In her present exhibition, the artist activates photographic images of city facades that she took during a recent journey to China through a quasi-filmic dynamic. Here she now seeks to visualize the dissipation and liquefaction of the “spatial perception of the metropolis in motion,”[3] which she already focused upon in her multi-perspectival collage series Korrektur der Gegenbewegung (Correction of Counter-Movement, 2015). In the process, the artist short-circuits the experience of passers-by striding past reflecting surfaces and diffuse, shattering structures with the “aggregate state of the city as fluctuation and acceleration.”[4] In the wallpaper work Opportunities of Displacement (2018), arranged in a dramaturgy of spatial intervals, this unstable, transitory “aggregate state” is evoked by superimposing photographic images of the Hong Kong Cultural Center taken from various angles in the style of classical double exposures. Werner amplifies the visually confusing impression of the Hong Kong Cultural Center, which is covered with a grid of vertical tiles, by spanning cords across the photographic representations, additionally making the depicted grids appear to vibrate. The “feeling of disorientation and disembodiment,”[5] which has its origin in the experience of the mirror labyrinths of today’s metropolitan architecture, is thus still enhanced.

In her new series of glass works Reverse Cut – A Matter of Degree, an extension of her collage technique with other methods, the artist has concretely materialized the urban phenomenon of “pseudo-transparency” and optical liquefaction in the deceptive game of mirror reflections, shifts, and reduplications for the first time. Selected urban motifs, among these a convoluted office and residential complex in Guangzhou, were exposed in this case on transparent Duraclear film and laminated on the back of glass panels. In the object-like works, the motifs have been deconstructed into lamellar segments and inserted into mounting fixtures in staggered arrangements. The fragmented architectural structures are thus set into motion; in syncopated rhythms, they fluctuate between sharpening contours and dissolution, losing their “thingness” in flowing, almost filmic sequences and in shimmering reflections. Simultaneously, in the analogy between the subject of the image and its medium the representation gains in substance: the pictorial objects are not only symbolic placeholders, but rather directly embody the glass facades to which they make reference. Perhaps even more so than before, the artist’s current works draw attention to the paradox between presence and absence, acceleration and deceleration, transparency and impenetrability, which today not only determines the face of our cities, but our entire image-suffused and image–overlaid world. In her works, the “’high resolution’ […] of reality itself,”[6] which Paul Virilio established as a preliminary endpoint of the “visual disturbances brought about by acceleration,”[7] is both materialized and given further latitude.

Belinda Grace Gardner

[1] Cf. Paul Virilio, Ästhetik des Verschwindens, Germ. transl. by Marianne Karbe and Gustav Roßler, Berlin 1986 [Paris 1980], p. 72.

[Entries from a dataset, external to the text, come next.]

`src/rtl/ex_muldiv_pkg.sv`:
```
// Shared constants, FSM encoding and helpers for the RV32M multiply/divide unit.
// Consumed by ex_muldiv and its testbench-facing decode.
package ex_muldiv_pkg;

   localparam logic [6:0] INST_TYPE_R_M = 7'b0110011;
   localparam logic [6:0] FUNCT7_M      = 7'b0000001;

   localparam logic [2:0] INST_MUL    = 3'b000;
   localparam logic [2:0] INST_MULH   = 3'b001;
   localparam logic [2:0] INST_MULHSU = 3'b010;
   localparam logic [2:0] INST_MULHU  = 3'b011;
   localparam logic [2:0] INST_DIV    = 3'b100;
   localparam logic [2:0] INST_DIVU   = 3'b101;
   localparam logic [2:0] INST_REM    = 3'b110;
   localparam logic [2:0] INST_REMU   = 3'b111;

   typedef enum logic [1:0] {
      S_IDLE = 2'd0,
      S_CALC = 2'd1,
      S_DONE = 2'd2
   } md_state_e;

   function automatic logic [31:0] neg32(input logic n, input logic [31:0] v);
      return n ? (~v + 32'd1) : v;
   endfunction

endpackage

```
`src/rtl/ex_div_iter.sv`:
```
// Radix-2 restoring divider datapath; one quotient bit per busy cycle.
module ex_div_iter (
   input  logic        clk,
   input  logic        rst,
   input  logic        start_i,
   input  logic        busy_i,
   input  logic [31:0] dividend_i,
   input  logic [31:0] divisor_i,
   output logic [31:0] quotient_o,
   output logic [31:0] remainder_o
);

   logic [63:0] rq_q, rq_d;
   logic [31:0] dvs_q, dvs_d;
   logic [32:0] top;
   logic [32:0] sub;

   always_comb begin
      rq_d  = rq_q;
      dvs_d = dvs_q;
      top   = rq_q[63:31];
      sub   = top - {1'b0, dvs_q};
      if (start_i) begin
         rq_d  = {32'd0, dividend_i};
         dvs_d = divisor_i;
      end else if (busy_i) begin
         // Partial remainder is always below the divisor, so a borrow is sub[32].
         if (!sub[32]) rq_d = {sub[31:0], rq_q[30:0], 1'b1};
         else          rq_d = {rq_q[62:0], 1'b0};
      end
   end

   assign quotient_o  = rq_d[31:0];
   assign remainder_o = rq_d[63:32];

   always_ff @(posedge clk) begin
      if (rst) begin
         rq_q  <= '0;
         dvs_q <= '0;
      end else begin
         rq_q  <= rq_d;
         dvs_q <= dvs_d;
      end
   end

endmodule

```
`src/rtl/gnrl_dfflr.sv`:
```
// Generic load-enable flop with synchronous active-high reset to zero.
module gnrl_dfflr #(
   parameter int DW = 32
) (
   input  logic          clk,
   input  logic          rst,
   input  logic          lden,
   input  logic [DW-1:0] dnxt,
   output logic [DW-1:0] qout
);

   always_ff @(posedge clk) begin
      if (rst) qout <= '0;
      else if (lden) qout <= dnxt;
   end

endmodule

```
`src/rtl/ex_muldiv.sv`:
```
// RV32M multiply/divide unit for the EX stage (IDLE/CALC/DONE FSM).
// Define MULDIV_FAST_MUL_EN for single-cycle multiplies.
module ex_muldiv
   import ex_muldiv_pkg::*;
#(
   parameter int XLEN = 32
) (
   input  logic            clk,
   input  logic            rst,
   input  logic [31:0]     inst_i,
   input  logic [XLEN-1:0] op1_i,
   input  logic [XLEN-1:0] op2_i,
   input  logic            regs_wen_i,
   input  logic [4:0]      rd_addr_i,
   input  logic            flush_i,
   output logic            hold_req_o,
   output logic [XLEN-1:0] result_o,
   output logic            regs_wen_o,
   output logic [4:0]      rd_addr_o
);

   md_state_e   state_q, state_d;
   logic [4:0]  cnt_q, cnt_d;
   logic [63:0] acc_q, acc_d;
   logic [31:0] a_q, a_d;
   logic [2:0]  f3_q, f3_d;
   logic [4:0]  rd_q, rd_d;
   logic        wen_q, wen_d;
   logic        negq_q, negq_d;
   logic        negr_q, negr_d;
   logic [32:0] mul_sum;

   logic [2:0]  funct3;
   logic        is_m, s1, s2, is_div, div0, ovf, special, start;
   logic [31:0] abs1, abs2;
   logic        fast_mul;
   logic [31:0] fast_res;
   logic [31:0] div_q, div_r;
   logic        unused_inst;

   assign funct3  = inst_i[14:12];
   assign is_m    = (inst_i[6:0] == INST_TYPE_R_M) && (inst_i[31:25] == FUNCT7_M);
   assign is_div  = funct3[2];
   assign s1      = is_div ? ~funct3[0] : (funct3 != INST_MULHU);
   assign s2      = is_div ? ~funct3[0] : (funct3[1] == 1'b0);
   assign abs1    = neg32(s1 & op1_i[31], op1_i);
   assign abs2    = neg32(s2 & op2_i[31], op2_i);
   assign div0    = (op2_i == 32'd0);
   assign ovf     = s1 && (op1_i == 32'h8000_0000) && (op2_i == 32'hFFFF_FFFF);
   assign special = is_div && (div0 || ovf);
   assign start   = (state_q == S_IDLE) && is_m && !flush_i;

   assign unused_inst = ^{inst_i[24:15], inst_i[11:7]};

`ifdef MULDIV_FAST_MUL_EN
   logic signed [32:0] fa, fb;
   logic signed [65:0] fp;
   logic               unused_fp;
   assign fa        = $signed({s1 & op1_i[31], op1_i});
   assign fb        = $signed({s2 & op2_i[31], op2_i});
   assign fp        = fa * fb;
   assign fast_mul  = ~funct3[2];
   assign fast_res  = (funct3 == INST_MUL) ? fp[31:0] : fp[63:32];
   assign unused_fp = ^fp[65:64];
`else
   assign fast_mul = 1'b0;
   assign fast_res = '0;
`endif

   ex_div_iter u_div (
      .clk        (clk),
      .rst        (rst),
      .start_i    (start && is_div && !special),
      .busy_i     ((state_q == S_CALC) && f3_q[2]),
      .dividend_i (abs1),
      .divisor_i  (abs2),
      .quotient_o (div_q),
      .remainder_o(div_r)
   );

   always_comb begin
      state_d = state_q;
      cnt_d   = cnt_q;
      acc_d   = acc_q;
      a_d     = a_q;
      f3_d    = f3_q;
      rd_d    = rd_q;
      wen_d   = wen_q;
      negq_d  = negq_q;
      negr_d  = negr_q;
      mul_sum = {1'b0, acc_q[63:32]} + (acc_q[0] ? {1'b0, a_q} : 33'd0);
      unique case (state_q)
         S_IDLE: begin
            if (start) begin
               f3_d    = funct3;
               rd_d    = rd_addr_i;
               wen_d   = regs_wen_i;
               negq_d  = (s1 & op1_i[31]) ^ (s2 & op2_i[31]);
               negr_d  = s1 & op1_i[31];
               a_d     = abs1;
               acc_d   = {32'd0, abs2};
               cnt_d   = '0;
               state_d = (special || fast_mul) ? S_DONE : S_CALC;
            end
         end
         S_CALC: begin
            if (flush_i) begin
               cnt_d   = '0;
               state_d = S_IDLE;
            end else begin
               if (!f3_q[2]) acc_d = {mul_sum, acc_q[31:1]};
               cnt_d = cnt_q + 5'd1;
               if (cnt_q == 5'd31) state_d = S_DONE;
            end
         end
         S_DONE:  state_d = S_IDLE;
         default: state_d = S_IDLE;
      endcase
   end

   always_ff @(posedge clk) begin
      if (rst) begin
         state_q <= S_IDLE;
         cnt_q   <= '0;
         acc_q   <= '0;
         a_q     <= '0;
         f3_q    <= '0;
         rd_q    <= '0;
         wen_q   <= 1'b0;
         negq_q  <= 1'b0;
         negr_q  <= 1'b0;
      end else begin
         state_q <= state_d;
         cnt_q   <= cnt_d;
         acc_q   <= acc_d;
         a_q     <= a_d;
         f3_q    <= f3_d;
         rd_q    <= rd_d;
         wen_q   <= wen_d;
         negq_q  <= negq_d;
         negr_q  <= negr_d;
      end
   end

   logic [63:0] prod;
   logic [31:0] quot, rem, calc_res, spec_res, res_d;
   logic        done_go, wen_out_d;
   logic [4:0]  rd_out_d;

   always_comb begin
      prod     = negq_q ? (~acc_d + 64'd1) : acc_d;
      quot     = neg32(negq_q, div_q);
      rem      = neg32(negr_q, div_r);
      calc_res = '0;
      unique case (1'b1)
         (f3_q == INST_MUL):          calc_res = prod[31:0];
         (f3_q[2:2] == 1'b0
          && f3_q != INST_MUL):       calc_res = prod[63:32];
         (f3_q[2:1] == 2'b10):        calc_res = quot;
         (f3_q[2:1] == 2'b11):        calc_res = rem;
         default:                     calc_res = '0;
      endcase
      // Divide-by-zero and signed overflow are answered without iterating.
      if (div0) spec_res = funct3[1] ? op1_i : 32'hFFFF_FFFF;
      else      spec_res = funct3[1] ? 32'd0 : 32'h8000_0000;
   end

   assign done_go   = (state_d == S_DONE);
   assign res_d     = (state_q == S_IDLE) ? (special ? spec_res : fast_res) : calc_res;
   assign wen_out_d = done_go && ((state_q == S_IDLE) ? regs_wen_i : wen_q);
   assign rd_out_d  = (state_q == S_IDLE) ? rd_addr_i : rd_q;

   gnrl_dfflr #(.DW(XLEN)) u_res (
      .clk(clk), .rst(rst), .lden(done_go), .dnxt(res_d), .qout(result_o)
   );

   gnrl_dfflr #(.DW(5)) u_rd (
      .clk(clk), .rst(rst), .lden(done_go), .dnxt(rd_out_d), .qout(rd_addr_o)
   );

   gnrl_dfflr #(.DW(1)) u_wen (
      .clk(clk), .rst(rst), .lden(1'b1), .dnxt(wen_out_d), .qout(regs_wen_o)
   );

   always_comb begin
      hold_req_o = 1'b0;
      unique case (state_q)
         S_IDLE:  hold_req_o = is_m && !flush_i;
         S_CALC:  hold_req_o = !flush_i;
         default: hold_req_o = 1'b0;
      endcase
   end

endmodule
```
`config.mk`:
```
export PLATFORM = sky130hd
export DESIGN_NAME = ex_muldiv
export DESIGN_NICKNAME = d
export VERILOG_FILES = /design/src/rtl/ex_muldiv_pkg.sv /design/src/rtl/ex_div_iter.sv /design/src/rtl/gnrl_dfflr.sv /design/src/rtl/ex_muldiv.sv
export SDC_FILE = /design/constraint.sdc
export NUM_CORES = 1
export LEC_CHECK = 0
export BUFFER_PORTS_ARGS = -buffer_cell sky130_fd_sc_hd__buf_4
export CORE_MARGIN = 1
export CORE_UTILIZATION = 55
export DETAILED_ROUTE_END_ITERATION = 7
export MAX_ROUTING_LAYER = met4
export PLACE_DENSITY = 0.74
export SYNTH_ARGS = -nofsm -noshare
export SYNTH_HDL_FRONTEND = slang
export SYNTH_SLANG_ARGS = --single-unit
export TNS_END_PERCENT = 1
```
`constraint.sdc`:
```
create_clock -name clk -period 13.3 [get_ports clk]
set_clock_uncertainty 0.2 [all_clocks]
set_input_delay 3.325 -clock clk [delete_from_list [all_inputs] [get_ports clk]]
set_output_delay 3.325 -clock clk [all_outputs]
set_load 0.05 [all_outputs]
```
==> metrics.cfg <==
[cells_and_area]
mostFrequentLayoutCell=nand2_1
fill_cells=3546
fin_area_um2=23390
antenna_cells=0
final_cell_mix=nand2_1, nor2_1, dfxtp_1
final_nets=3142
final_core_util_pct=61.96
area_growth_pct=10.66
drive_gt1_share_pct=10.28

[clock_network]
clk_pin_slew_worst_paths_ns=0.06
cts.htree.levels=1
cts.sinks=248
post_cts_buffers=0
cts_tree=built
clockRootBuffer=clkbuf_16
insertion_delay_ns=0.60
cts_hold_buf=0
clock_path_buffers=3
cts_made_buffers=31
postCtsResizedCells=0

[placed_design]
io_buffers=128
dp.final_hpwl_um=68040
place_congestion=1.130
post_dp_cell_area_um2=22330

[synth]
synth_top_area_share_pct=23.49
synth_warnings=0
synth_edf_count=0
synth.cell_area_um2=21140
synth_top_area_cell=dfxtp_1
netlist-cell-type-count=102
ys_seq_area_share_pct=23.49
synth_cells=2967
synth_nets=3146
async_flop_share_pct=0
synthTopCellsByArea=dfxtp_1, nand2_1, nor2_1, xnor2_1, a21oi_1
syn_area_per_cell_um2=7.125
ys_ff_latch=248
synth_ff_type=dfxtp_1

[route]
vias=24309
viasPerCell=6.951
dr.pass1.iters=8
route.detailed.drc=4
ant_nets=0
drtIter0Drc=3449
drt-total-wl_um=90680
wl_per_cell_um=25.93

[global_routing]
grt_pass1_vias=21860
overflow=0
grt_max_degree=104
antenna_found_initial=0
grt_first_pass_wirelength_um=133400
grt_usage_pct=46.24

[critical_path]
criticalPathCategory=primary input to flop
worstPathMaxFanout=31
worstSetupStartpointType=primary input
crit_required_ns=13.57
end_kind=flop
cp.arrival_ns=9.47

[timing]
whs_ns=0.2446
fmax_mhz=108.7
max-slew-margin-rel_pct=22.95
setup_tns_ns=0
tightest_slew_ns=1.153
rsz0062_at_grt=no
finalCritPeriodShare_pct=69.20
hold_viol=0
slew_violations=0
setup_viol=0
layout_min_cycle_time_ns=9.204

[floorplanning]
die_area_um2=39220
fp.dieW_um=198.0
fp-row-count=71
core_um2=37760
chipHeight_um=198.0
initial_utilization_pct=55.99
io_pins=144

[power]
leakagePower_nw=9.288
ir_worst_vdd_mv=0.09497
p_per_area_nw_per_um2=77.02

[flow_run]
maxCapViolations=0

[worst_hold_path]
min_path_type=flop to flop

[run_status]
outcome=complete, but fails checks
violations=design-rule violations

==> registers in the layout (all words and copies together), names as in the netlist <==
name	cells
wen_q	1
u_rd.qout	5
negr_q	1
u_div.dvs_q	32
rd_q	5
u_wen.qout	1
u_div.rq_q	64
u_res.qout	32
a_q	32
f3_q	3
acc_q	64
negq_q	1
cnt_q	5
state_q	2
==> critical path: stages <==
cell and delay [ns]:
buf_4 0.16, inv_1 0.11, ha_1 0.31, or4b_1 0.64
nor4_4 0.47, and2_1 0.41, a311o_2 0.61, nand3_1 0.12
o21ai_0 0.18, ha_1 0.29, inv_1 0.10, nor4b_1 0.53
nand2_1 0.10, mux2i_1 0.22, a21bo_2 0.32, nand3b_1 0.29
o21ai_0 0.29, xnor2_1 0.20, o22ai_1 0.12, a31o_2 0.23
o311ai_0 0.31, nand3_1 0.11
==> stage by stage <==
step | total power [mW] | setup WS, ns | cells
3_5_place_dp | 0.9052 | 3.660 | 3441
5_1_grt | 1.827 | 3.655 | 3497
4_1_cts | 1.787 | 4.261 | 3497
6_report | 1.802 | 4.096 | 3497
3_3_place_gp | 0.9053 | 3.428 | 3440
2_1_floorplan | 0.8295 | 4.605 | 2967
==> area by class of cell <==
| class | count | area, um2 | area share [%] |
|---|---|---|---|
| clock buffer | 38 | 842.1 | 3.600 |
| clock inverter | 18 | 216.5 | 0.9253 |
| inverter | 77 | 289.0 | 1.236 |
| multi-input combinational | 2434 | 15150 | 64.77 |
| sequential | 248 | 4966 | 21.23 |
| tap | 511 | 639.4 | 2.733 |
| timing repair buffer | 171 | 1287 | 5.504 |
==> logic make-up after synthesis <==
| family | Yosys count | synth area share, % |
|---|---|---|
| AND/OR/NAND/NOR | 1222 | 28.08 |
| AO/OA/AOI/OAI | 896 | 28.44 |
| buffers and inverters | 285 | 5.155 |
| flip-flops | 248 | 23.49 |
| XOR/XNOR | 194 | 8.038 |
| adder cells (fa/ha/maj) | 74 | 4.451 |
| multiplexers | 48 | 2.350 |
==> worst paths after layout <==
path | startpoint | endpoint | slack, ns | cells past startpoint
setup reg to reg | state_q[1] | u_res.qout[25] | 6.60 | 15
hold / removal | a_q[0] | a_q[0] | 0.24 | 2
hold reg to reg | a_q[0] | a_q[0] | 0.24 | 2
setup / recovery | op1_i[1] | u_res.qout[24] | 4.10 | 22
==> power by group <==
group	internal [mW]	switching, mW
Clock	0.528	0.375
Sequential	0.743	0.0000204
Combinational	0.0452	0.110
Total	1.32	0.486
==> synthesized netlist by cell type (all sizes together) (8+ instances only) <==
library cell / n
a2111oi: 11
a211o: 14
a211oi: 73
a21boi: 18
a21o: 30
a21oi: 204
a221oi: 26
a22oi: 28
a311oi: 21
a31oi: 33
a32oi: 9
a41oi: 10
and2: 51
and3: 26
buf: 41
clkbuf: 167
dfxtp: 248
ha: 72
inv: 76
mux2: 10
mux2i: 38
nand2: 367
nand2b: 17
nand3: 72
nand3b: 9
nand4: 64
nor2: 351
nor2b: 34
nor3: 69
nor3b: 8
nor4: 41
o211ai: 39
o21a: 24
o21ai: 201
o221ai: 14
o22ai: 19
o311ai: 11
o31ai: 31
o41ai: 11
or2: 23
or3: 39
or4: 23
xnor2: 118
xor2: 76
==> layer usage <==
layer	GRT usage (%)	part of all wire, %
met5	-	0
met3	11.79	13
met2	65.41	41
met1	60.93	40
met4	22.02	5.8
Power figures use the tool's default switching activity.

[2] Ludwig Seyfarth, Mirrors that are not what they seem, in: Sinta Werner: Im Bildraum der Wirklichkeit / In the Pictorial Space of the Real, Engl. transl. by Jeremy Gaines, Berlin 2016, p. 14.

[3] Quoted from a text on Sinta Werner’s series Korrektur der Gegenbewegung (Correction of Counter-Movement); (cf.: http://www.sintawerner.net/index.html; Nov. 21, 2018).

[4] Ibid.

[5] Sinta Werner in a short description of her new photo-wallpaper work Opportunities of Displacement (in an email to the author, Nov. 11, 2018).

[6] Paul Virilio, The Vision Machine, Engl. transl. by Julie Rose, Bloomington & Indianapolis, Indiana, 1994 [Paris 1988] (https://archive.org/stream/PaulVirilioTheVisionMachine/Paul+Virilio+-+The+Vision+Machine_djvu.txt; Nov. 24, 2018).

[7] Id., Berlin 1986, p. 57.

[Unless otherwise indicated, the quotes are the author’s translation from the German.]